- [ABOUT THIS TASK]: Set down word for word the lines that begin the entries and run through the line containing "is 18% higher". Give nothing further.

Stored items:
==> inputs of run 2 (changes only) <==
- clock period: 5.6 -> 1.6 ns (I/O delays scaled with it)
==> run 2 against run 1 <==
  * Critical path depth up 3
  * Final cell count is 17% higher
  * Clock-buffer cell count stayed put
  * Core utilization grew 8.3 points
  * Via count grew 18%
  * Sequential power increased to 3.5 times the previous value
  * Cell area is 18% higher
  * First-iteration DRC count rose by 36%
**src/rtc_pkg.sv**
```systemverilog
`default_nettype none

package rtc_pkg;

   // ############################################################
   // Field widths
   // ############################################################

   typedef logic [5:0]  unit_val_t;
   typedef logic [4:0]  day_t;
   typedef logic [3:0]  month_t;
   typedef logic [15:0] year_t;
   typedef logic [2:0]  weekday_t;
   typedef logic [1:0]  wb_addr_t;
   typedef logic [31:0] wb_data_t;

   // Second sits in the low bits so the struct also reads as an array of
   // unit values indexed from seconds upward.
   typedef struct packed {
      unit_val_t hour;
      unit_val_t minute;
      unit_val_t second;
   } rtc_time_t;

   typedef struct packed {
      year_t    year;
      month_t   month;
      day_t     day;
      weekday_t weekday;
   } rtc_date_t;

   localparam int NUM_UNITS = 3;
   localparam int UNIT_MOD [NUM_UNITS] = '{60, 60, 24};

   // ############################################################
   // Reset values and register map
   // ############################################################

   localparam rtc_time_t RESET_TIME = '{hour: 6'd11, minute: 6'd59, second: 6'd58};
   localparam rtc_date_t RESET_DATE = '{year: 16'd2023, month: 4'd5, day: 5'd9,
                                        weekday: 3'd2};

   localparam wb_addr_t REG_TIME    = 2'd0;
   localparam wb_addr_t REG_DATE    = 2'd1;
   localparam wb_addr_t REG_WEEKDAY = 2'd2;
   localparam wb_addr_t REG_CTRL    = 2'd3;

endpackage

`default_nettype wire

```
**src/calendar_date.sv**
```systemverilog
`timescale 1ns/1ps
`default_nettype none

module calendar_date
   import rtc_pkg::*;
(
   input  wire            secclk,
   input  wire            arst_n,
   input  wire            day_inc,
   input  wire            load,
   input  wire rtc_date_t load_date,
   output rtc_date_t      date
);

   logic     wd_fix;
   logic     advance;
   weekday_t zel_wd;

   function automatic logic is_leap(input year_t y);
      return (((y % 4) == 0) && ((y % 100) != 0)) || ((y % 400) == 0);
   endfunction

   function automatic day_t month_len(input month_t m, input year_t y);
      day_t len;
      case (m)
         4'd2:                    len = is_leap(y) ? 5'd29 : 5'd28;
         4'd4, 4'd6, 4'd9, 4'd11: len = 5'd30;
         default:                 len = 5'd31;
      endcase
      return len;
   endfunction

   // Zeller's congruence; January and February count as months 13 and 14
   // of the year before. Its result has 0 for Saturday, shifted here to Sunday.
   function automatic weekday_t zeller(input day_t d, input month_t m, input year_t y);
      int unsigned mm;
      int unsigned yy;
      int unsigned h;
      if (m < 4'd3)
      begin
         mm = m + 12;
         yy = y - 1;
      end
      else
      begin
         mm = m;
         yy = y;
      end
      h = (d + (13 * (mm + 1)) / 5 + yy + yy / 4 - yy / 100 + yy / 400) % 7;
      return weekday_t'((h + 6) % 7);
   endfunction

   function automatic weekday_t wd_step(input weekday_t w);
      return (w == 3'd6) ? 3'd0 : w + 1'b1;
   endfunction

   assign advance = day_inc && !load;
   assign zel_wd  = zeller(date.day, date.month, date.year);

   // ############################################################
   // Date registers
   // ############################################################

   always_ff @(posedge secclk or negedge arst_n)
   begin
      if (!arst_n)
      begin
         date   <= RESET_DATE;
         wd_fix <= 1'b0;
      end
      else
      begin
         wd_fix <= load;
         if (load)
         begin
            date.year  <= load_date.year;
            date.month <= load_date.month;
            date.day   <= load_date.day;
         end
         else if (day_inc)
         begin
            if (date.day >= month_len(date.month, date.year))
            begin
               date.day <= 5'd1;
               if (date.month == 4'd12)
               begin
                  date.month <= 4'd1;
                  date.year  <= date.year + 1'b1;
               end
               else
                  date.month <= date.month + 1'b1;
            end
            else
               date.day <= date.day + 1'b1;
         end

         // The weekday follows a written date one cycle late.
         if (wd_fix)
            date.weekday <= advance ? wd_step(zel_wd) : zel_wd;
         else if (advance)
            date.weekday <= wd_step(date.weekday);
      end
   end

endmodule

`default_nettype wire

```
**src/rtc_top.sv**
```systemverilog
`timescale 1ns/1ps
`default_nettype none

module rtc_top
   import rtc_pkg::*;
#(
   parameter int TICK_DIV = 1000000
) (
   input  wire           secclk,
   input  wire           arst_n,
   input  wire           cyc,
   input  wire           stb,
   input  wire           we,
   input  wire wb_addr_t adr,
   input  wire wb_data_t dat_w,
   output wb_data_t      dat_r,
   output logic          ack,
   output rtc_time_t     now_time,
   output rtc_date_t     now_date,
   output logic          sec_pulse
);

   localparam unit_val_t [NUM_UNITS-1:0] RESET_UNITS = RESET_TIME;

   logic                        tick;
   logic                        run;
   logic                        quick;
   logic                        time_load;
   logic                        date_load;
   rtc_time_t                   time_wdata;
   rtc_date_t                   date_wdata;
   logic      [NUM_UNITS:0]     carry;
   unit_val_t [NUM_UNITS-1:0]   unit_val;
   unit_val_t [NUM_UNITS-1:0]   unit_load;

   tick_prescaler #(
      .TICK_DIV (TICK_DIV)
   ) u_prescaler (
      .secclk (secclk),
      .arst_n (arst_n),
      .run    (run),
      .quick  (quick),
      .tick   (tick)
   );

   // ############################################################
   // Seconds, minutes and hours chained by their carries
   // ############################################################

   assign carry[0]  = tick;
   assign unit_load = time_wdata;

   for (genvar i = 0; i < NUM_UNITS; i++)
   begin : g_unit
      time_unit_counter #(
         .MODULUS   (UNIT_MOD[i]),
         .RESET_VAL (RESET_UNITS[i])
      ) u_unit (
         .secclk    (secclk),
         .arst_n    (arst_n),
         .carry_in  (carry[i]),
         .load      (time_load),
         .load_val  (unit_load[i]),
         .value     (unit_val[i]),
         .carry_out (carry[i+1])
      );
   end

   calendar_date u_calendar (
      .secclk    (secclk),
      .arst_n    (arst_n),
      .day_inc   (carry[NUM_UNITS]),
      .load      (date_load),
      .load_date (date_wdata),
      .date      (now_date)
   );

   rtc_wb_regs u_regs (
      .secclk     (secclk),
      .arst_n     (arst_n),
      .cyc        (cyc),
      .stb        (stb),
      .we         (we),
      .adr        (adr),
      .dat_w      (dat_w),
      .dat_r      (dat_r),
      .ack        (ack),
      .cur_time   (now_time),
      .cur_date   (now_date),
      .run        (run),
      .quick      (quick),
      .time_load  (time_load),
      .time_wdata (time_wdata),
      .date_load  (date_load),
      .date_wdata (date_wdata)
   );

   assign now_time  = unit_val;
   assign sec_pulse = tick;

endmodule

`default_nettype wire

```
**src/rtc_wb_regs.sv**
```systemverilog
`timescale 1ns/1ps
`default_nettype none

module rtc_wb_regs
   import rtc_pkg::*;
(
   input  wire            secclk,
   input  wire            arst_n,
   input  wire            cyc,
   input  wire            stb,
   input  wire            we,
   input  wire wb_addr_t  adr,
   input  wire wb_data_t  dat_w,
   output wb_data_t       dat_r,
   output logic           ack,
   input  wire rtc_time_t cur_time,
   input  wire rtc_date_t cur_date,
   output logic           run,
   output logic           quick,
   output logic           time_load,
   output rtc_time_t      time_wdata,
   output logic           date_load,
   output rtc_date_t      date_wdata
);

   logic     req;
   logic     wr;
   wb_data_t rd_data;

   // A new request is one seen while ack is low, so ack never repeats.
   assign req = cyc && stb && !ack;
   assign wr  = req && we;

   assign time_load = wr && (adr == REG_TIME);
   assign date_load = wr && (adr == REG_DATE);

   assign time_wdata = '{hour:   {1'b0, dat_w[20:16]},
                         minute: dat_w[13:8],
                         second: dat_w[5:0]};

   assign date_wdata = '{year:    dat_w[31:16],
                         month:   dat_w[11:8],
                         day:     dat_w[4:0],
                         weekday: '0};

   // ############################################################
   // Handshake and control
   // ############################################################

   always_ff @(posedge secclk or negedge arst_n)
   begin
      if (!arst_n)
      begin
         ack   <= 1'b0;
         run   <= 1'b1;
         quick <= 1'b0;
      end
      else
      begin
         ack <= req;
         if (wr && adr == REG_CTRL)
         begin
            run   <= dat_w[0];
            quick <= dat_w[1];
         end
      end
   end

   always_comb
   begin
      case (adr)
         REG_TIME:    rd_data = {11'd0, cur_time.hour[4:0], 2'd0, cur_time.minute,
                                 2'd0, cur_time.second};
         REG_DATE:    rd_data = {cur_date.year, 4'd0, cur_date.month, 3'd0, cur_date.day};
         REG_WEEKDAY: rd_data = {29'd0, cur_date.weekday};
         default:     rd_data = {30'd0, quick, run};
      endcase
   end

   // Read data is captured on the edge that raises ack.
   always_ff @(posedge secclk)
   begin
      if (req && !we)
         dat_r <= rd_data;
   end

endmodule

`default_nettype wire

```
**src/tick_prescaler.sv**
```systemverilog
`timescale 1ns/1ps
`default_nettype none

module tick_prescaler #(
   parameter int TICK_DIV = 1000
) (
   input  wire  secclk,
   input  wire  arst_n,
   input  wire  run,
   input  wire  quick,
   output logic tick
);

   localparam int CW = (TICK_DIV > 1) ? $clog2(TICK_DIV) : 1;
   localparam logic [CW-1:0] RELOAD = CW'(TICK_DIV - 1);

   logic [CW-1:0] cnt;

   // The counter rests at its reload value whenever it is not needed.
   always_ff @(posedge secclk or negedge arst_n)
   begin
      if (!arst_n)
         cnt <= RELOAD;
      else if (!run || quick || cnt == '0)
         cnt <= RELOAD;
      else
         cnt <= cnt - 1'b1;
   end

   assign tick = run && (quick || cnt == '0);

endmodule

`default_nettype wire

```
**src/time_unit_counter.sv**
```systemverilog
`timescale 1ns/1ps
`default_nettype none

module time_unit_counter
   import rtc_pkg::*;
#(
   parameter int        MODULUS   = 60,
   parameter unit_val_t RESET_VAL = '0
) (
   input  wire            secclk,
   input  wire            arst_n,
   input  wire            carry_in,
   input  wire            load,
   input  wire unit_val_t load_val,
   output unit_val_t      value,
   output logic           carry_out
);

   localparam unit_val_t MAX_VAL = unit_val_t'(MODULUS - 1);

   logic at_max;

   assign at_max    = (value == MAX_VAL);
   assign carry_out = carry_in && at_max;

   // Load wins over a carry arriving in the same cycle.
   always_ff @(posedge secclk or negedge arst_n)
   begin
      if (!arst_n)
         value <= RESET_VAL;
      else if (load)
         value <= load_val;
      else if (carry_in)
      begin
         if (at_max)
            value <= '0;
         else
            value <= value + 1'b1;
      end
   end

endmodule

`default_nettype wire
```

- [TASK ANSWER]:
==> inputs of run 2 (changes only) <==
- clock period: 5.6 -> 1.6 ns (I/O delays scaled with it)
==> run 2 against run 1 <==
  * Critical path depth up 3
  * Final cell count is 17% higher
  * Clock-buffer cell count stayed put
  * Core utilization grew 8.3 points
  * Via count grew 18%
  * Sequential power increased to 3.5 times the previous value
  * Cell area is 18% higher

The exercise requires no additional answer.